Headlines over the past year have highlighted sincere concerns that use of facial recognition technology might negatively impact women and minorities. Industry is striving to provide technology that is as effective and accurate as possible across all types of uses, deployment settings and demographic characteristics in order to fully address these concerns.Both developers and end users have a responsibility to minimize any negative effects that could result when the technology does not perform as intended though proper design, configuration, policies and procedures. SIA strongly believes that facial recognition makes our country safer and brings value to our everyday lives when used effectively and responsibly. No technology product should ever be used for purposes that are unlawful, unethical or discriminatory.
NIST’s December report is the most complete scientific evaluation yet of the performance of current facial recognition technology across demographic variables, testing 189 algorithms provided by 99 developers using 18 million images of 8 million people contained in four different types of data sets.

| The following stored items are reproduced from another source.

File: config.mk
export PLATFORM = sky130hd
export DESIGN_NAME = pqbf_ctrl
export DESIGN_NICKNAME = d
export VERILOG_FILES = /design/src/sv/pqbf_pkg.sv /design/src/sv/pqbf_ctrl.sv
export SDC_FILE = /design/constraint.sdc
export NUM_CORES = 1
export LEC_CHECK = 0
export BUFFER_PORTS_ARGS = -buffer_cell sky130_fd_sc_hd__buf_2
export CAP_MARGIN = 20
export CORE_AREA = 3 3 40 42
export DETAILED_ROUTE_END_ITERATION = 6
export DIE_AREA = 0 0 43 45
export SYNTH_ARGS = -nofsm -noshare
export SYNTH_HDL_FRONTEND = slang
export SYNTH_SLANG_ARGS = --single-unit
File: constraint.sdc
create_clock -name clk -period 1.34 [get_ports clk]
set_clock_uncertainty 0.1 [all_clocks]
set_input_delay 0.134 -clock clk [delete_from_list [all_inputs] [get_ports clk]]
set_output_delay 0.134 -clock clk [all_outputs]
set_load 0.03 [all_outputs]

NIST found that, “to the extent there are demographic differentials,” error rates in verification-type algorithms are “absolutely low,” generally below 1 percent and many below 0.5 percent. Even more significantly, NIST found that in the most accurate identification algorithms it tested, differences in performance across demographic groups were “undetectable.” Notably for policymakers, the most well-known U.S. government applications already use some of the highest-performing technologies. The report specifically identifies six suppliers of identification algorithms with undetectable differences in “false positive” rates.

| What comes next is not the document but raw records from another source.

### src/hdl/rhcc_pkg.sv
`timescale 1ns / 1ps
`default_nettype none
// ----------------------------------------------------------------------------
// RGB to HSV color classifier package
// Shared types, register layout, class codes and fixed constants.
// ----------------------------------------------------------------------------
package rhcc_pkg;

    localparam int CFG_IDX_W  = 3;
    localparam int CFG_DATA_W = 9;
    localparam int CLASS_W    = 3;
    localparam int HUE_OUT_W  = 16;
    localparam int SAT_OUT_W  = 13;
    localparam int VALUE_W    = 7;
    localparam int VALUE_MAX  = 100;

    localparam int DEG_SECTOR    = 60;
    localparam int HUE_GREEN_OFS = 120;
    localparam int HUE_BLUE_OFS  = 240;
    localparam int PERCENT       = 100;
    localparam int RED_WRAP      = 340;
    localparam int YELLOW_HUE    = 50;
    localparam int WIN_10        = 10;
    localparam int WIN_15        = 15;
    localparam int WIN_20        = 20;
    localparam int WIN_30        = 30;
    localparam int WIN_40        = 40;
    localparam int WIN_70        = 70;

    typedef enum logic [CFG_IDX_W-1:0] {
        CFG_BLACK_HUE = 3'd0,
        CFG_BLACK_SAT = 3'd1,
        CFG_BLACK_VAL = 3'd2,
        CFG_GREEN_HUE = 3'd3,
        CFG_RED_HUE   = 3'd4,
        CFG_BLUE_HUE  = 3'd5,
        CFG_BLUE_SAT  = 3'd6,
        CFG_BLUE_VAL  = 3'd7
    } rhcc_cfg_idx_t;

    typedef enum logic [CLASS_W-1:0] {
        CLASS_INVALID = 3'd0,
        CLASS_BLACK   = 3'd1,
        CLASS_GREEN   = 3'd2,
        CLASS_RED     = 3'd3,
        CLASS_BLUE    = 3'd4,
        CLASS_YELLOW  = 3'd5
    } rhcc_class_t;

    typedef enum logic [1:0] {
        CHAN_RED   = 2'd0,
        CHAN_GREEN = 2'd1,
        CHAN_BLUE  = 2'd2
    } rhcc_chan_t;

    typedef struct packed {
        logic [8:0] black_hue;
        logic [6:0] black_sat;
        logic [6:0] black_val;
        logic [8:0] green_hue;
        logic [8:0] red_hue;
        logic [8:0] blue_hue;
        logic [6:0] blue_sat;
        logic [6:0] blue_val;
    } rhcc_cfg_t;

    localparam rhcc_cfg_t CFG_RESET = '{
        black_hue: 9'd240,
        black_sat: 7'd30,
        black_val: 7'd60,
        green_hue: 9'd120,
        red_hue:   9'd0,
        blue_hue:  9'd220,
        blue_sat:  7'd90,
        blue_val:  7'd100
    };

    typedef struct packed {
        logic               hue_undef;
        logic               hue_neg;
        logic               sat_zero;
        logic [VALUE_W-1:0] value;
    } rhcc_side_t;

    typedef struct packed {
        logic [CLASS_W-1:0]   color_class;
        logic [HUE_OUT_W-1:0] hue_fx;
        logic [SAT_OUT_W-1:0] sat_fx;
        logic [VALUE_W-1:0]   value_level;
    } rhcc_result_t;

endpackage
`default_nettype wire

### src/hdl/rhcc_classify.sv
`timescale 1ns / 1ps
`default_nettype none
// ----------------------------------------------------------------------------
// Hue and saturation finishing and color window classification
// One register stage forms the signed hue and the saturation; the window
// tests and the priority encoding follow it.
// ----------------------------------------------------------------------------
module rhcc_classify
    import rhcc_pkg::*;
#(
    parameter int FRAC_BITS = 6,
    localparam int Q_W      = FRAC_BITS + 9
)
(
    input  wire logic           clk,
    input  wire logic           rst_n,
    input  wire logic           en,
    input  wire logic           in_valid,
    input  wire logic [Q_W-1:0] hue_quo,
    input  wire logic [Q_W-1:0] sat_quo,
    input  wire rhcc_side_t     side,
    input  wire rhcc_cfg_t      cfg,
    output      logic           out_valid,
    output      rhcc_result_t   result
);

    localparam int CW = FRAC_BITS + 12;
    localparam int HW = (CW > HUE_OUT_W) ? CW : HUE_OUT_W;
    localparam int SW = (Q_W > SAT_OUT_W) ? Q_W : SAT_OUT_W;
    localparam int VW = VALUE_W + 2;
    localparam logic signed [CW-1:0] HUE_UNDEF = -(CW'(1) << FRAC_BITS);

    logic                  valid_a_reg;
    logic signed [CW-1:0]  hue_a_reg, hue_a_next;
    logic [Q_W-1:0]        sat_a_reg, sat_a_next;
    logic [VALUE_W-1:0]    value_a_reg;

    logic signed [CW-1:0]  sat_s;
    logic signed [VW-1:0]  val_s;
    logic signed [HW-1:0]  hue_wide;
    logic [SW-1:0]         sat_wide;
    logic                  is_black, is_green, is_red, is_blue, is_yellow;
    rhcc_class_t           cls;

    function automatic logic signed [CW-1:0] deg_thr(input logic [8:0] base, input int ofs);
        logic signed [CW-1:0] sum;
        sum = $signed(CW'(base)) + $signed(CW'(ofs));
        return sum <<< FRAC_BITS;
    endfunction

    function automatic logic signed [VW-1:0] val_thr(input logic [6:0] base, input int ofs);
        return $signed(VW'(base)) + $signed(VW'(ofs));
    endfunction

    always_comb
    begin
        if (side.hue_undef)
        begin
            hue_a_next = HUE_UNDEF;
        end
        else if (side.hue_neg)
        begin
            hue_a_next = -$signed(CW'(hue_quo));
        end
        else
        begin
            hue_a_next = $signed(CW'(hue_quo));
        end
        sat_a_next = side.sat_zero ? '0 : sat_quo;
    end

    always_ff @(posedge clk or negedge rst_n)
    begin
        if (!rst_n)
        begin
            valid_a_reg <= 1'b0;
        end
        else if (en)
        begin
            valid_a_reg <= in_valid;
        end
    end

    always_ff @(posedge clk)
    begin
        if (en)
        begin
            hue_a_reg   <= hue_a_next;
            sat_a_reg   <= sat_a_next;
            value_a_reg <= side.value;
        end
    end

    always_comb
    begin
        sat_s = $signed(CW'(sat_a_reg));
        val_s = $signed(VW'(value_a_reg));

        is_black = deg_thr(cfg.black_hue, -WIN_10) <= hue_a_reg
                && hue_a_reg <= deg_thr(cfg.black_hue, WIN_10)
                && deg_thr({2'b00, cfg.black_sat}, -WIN_10) <= sat_s
                && sat_s <= deg_thr({2'b00, cfg.black_sat}, WIN_10)
                && val_thr(cfg.black_val, -WIN_10) <= val_s
                && val_s <= val_thr(cfg.black_val, WIN_10);

        is_green = deg_thr(cfg.green_hue, -WIN_30) < hue_a_reg
                && hue_a_reg < deg_thr(cfg.green_hue, WIN_70)
                && val_s > val_thr(cfg.black_val, WIN_10);

        is_red = hue_a_reg < deg_thr(cfg.red_hue, WIN_20)
              || deg_thr('0, RED_WRAP) < hue_a_reg;

        is_blue = deg_thr(cfg.blue_hue, -WIN_10) <= hue_a_reg
               && hue_a_reg <= deg_thr(cfg.blue_hue, WIN_40)
               && deg_thr({2'b00, cfg.blue_sat}, -WIN_20) <= sat_s
               && sat_s <= deg_thr({2'b00, cfg.blue_sat}, WIN_20)
               && val_thr(cfg.blue_val, -WIN_15) <= val_s
               && val_s <= val_thr(cfg.blue_val, 0);

        is_yellow = deg_thr('0, YELLOW_HUE - WIN_30) < hue_a_reg
                 && hue_a_reg < deg_thr('0, YELLOW_HUE + WIN_30);

        priority if (is_black)
        begin
            cls = CLASS_BLACK;
        end
        else if (is_green)
        begin
            cls = CLASS_GREEN;
        end
        else if (is_red)
        begin
            cls = CLASS_RED;
        end
        else if (is_blue)
        begin
            cls = CLASS_BLUE;
        end
        else if (is_yellow)
        begin
            cls = CLASS_YELLOW;
        end
        else
        begin
            cls = CLASS_INVALID;
        end
    end

    assign hue_wide = HW'(hue_a_reg);
    assign sat_wide = SW'(sat_a_reg);

    assign out_valid          = valid_a_reg;
    assign result.color_class = cls;
    assign result.hue_fx      = hue_wide[HUE_OUT_W-1:0];
    assign result.sat_fx      = sat_wide[SAT_OUT_W-1:0];
    assign result.value_level = value_a_reg;

endmodule
`default_nettype wire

Overall, modern facial recognition technology is highly accurate. NIST has documented massive improvements in recent years, noting in 2018 the software tested was at least 20 times more accurate than it was in 2014, and in 2019 finding “close to perfect” performance by high-performing algorithms with miss rates averaging 0.1 percent. On this measurement, the accuracy of facial recognition is reaching that of automated fingerprint comparison, which is generally viewed as the gold standard for identification.

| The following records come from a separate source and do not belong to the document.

**config.mk**
```make
export PLATFORM = sky130hd
export DESIGN_NAME = rhcc_div
export DESIGN_NICKNAME = d
export VERILOG_FILES = /design/src/hdl/rhcc_pkg.sv /design/src/hdl/rhcc_div.sv
export SDC_FILE = /design/constraint.sdc
export NUM_CORES = 1
export LEC_CHECK = 0
export ABC_AREA = 1
export BUFFER_PORTS_ARGS = -buffer_cell sky130_fd_sc_hd__clkbuf_2
export CORE_ASPECT_RATIO = 1.25
export CORE_MARGIN = 2
export CORE_UTILIZATION = 45
export DETAILED_ROUTE_END_ITERATION = 8
export GPL_TIMING_DRIVEN = 1
export PLACE_DENSITY_LB_ADDON = 0.05
export SLEW_MARGIN = 20
export SYNTH_ARGS = -nofsm -noshare
export SYNTH_HDL_FRONTEND = slang
export SYNTH_SLANG_ARGS = --single-unit
```
**constraint.sdc**
```tcl
create_clock -name clk -period 2.5 [get_ports clk]
set_input_delay 0.75 -clock clk [delete_from_list [all_inputs] [get_ports clk]]
set_output_delay 0.75 -clock clk [all_outputs]
set_load 0.01 [all_outputs]
```
$ cat src/rtl/sti_ctrl.sv
module sti_ctrl (
  input  logic              clk_i,
  input  logic              rst_ni,
  input  logic              in_valid_i,
  output logic              in_ready_o,
  output logic              out_valid_o,
  input  logic              out_ready_i,
  output sti_pkg::dp_cmd_t  cmd_o
);

  sti_pkg::state_e state_q, state_d;
  logic            out_valid_q, out_valid_d;
  logic            out_free;

  assign out_free = !out_valid_q || out_ready_i;

  always_ff @(posedge clk_i or negedge rst_ni) begin
    if (!rst_ni) begin
      state_q     <= sti_pkg::S_IDLE;
      out_valid_q <= 1'b0;
    end else begin
      state_q     <= state_d;
      out_valid_q <= out_valid_d;
    end
  end

  always_comb begin
    state_d     = state_q;
    in_ready_o  = 1'b0;
    cmd_o       = '0;
    out_valid_d = out_valid_q && !out_ready_i;
    case (state_q)
      sti_pkg::S_IDLE: begin
        in_ready_o = 1'b1;
        if (in_valid_i) begin
          state_d = sti_pkg::S_CMP;
        end
      end
      sti_pkg::S_CMP: begin
        cmd_o.compare = 1'b1;
        state_d       = sti_pkg::S_UPD;
      end
      sti_pkg::S_UPD: begin
        // result register takes the new item only once the old one is gone
        if (out_free) begin
          cmd_o.update = 1'b1;
          out_valid_d  = 1'b1;
          in_ready_o   = 1'b1;
          state_d      = in_valid_i ? sti_pkg::S_CMP : sti_pkg::S_IDLE;
        end
      end
      default: begin
        state_d = sti_pkg::S_IDLE;
      end
    endcase
    cmd_o.load = in_valid_i && in_ready_o;
  end

  assign out_valid_o = out_valid_q;

endmodule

A human analyst will play a critical role in use of facial recognition as a tool in law enforcement investigations or as part of any process with potential high-consequence outcomes for individuals. NIST has documented that the most accurate identification results occur when facial recognition is combined with trained human review versus either element alone, which may explain U.S. law enforcement’s decade-plus operating history without any example of it contributing to a mistaken arrest or imprisonment. Also, false positives may be naturally limited by the size of the data set used.
Applied to security solutions developed by our industry, biometric technologies like facial recognition increase the effectiveness of safety and security measures that protect people from harm. Any significant bias in technology performance makes it harder to achieve this goal. While the NIST report provides a snapshot of the performance of current technology, it also provides a critical benchmark against which developers will work to improve the technology, as industry progress is tracked through the ongoing Facial Recognition Vendor Test (FRVT) program.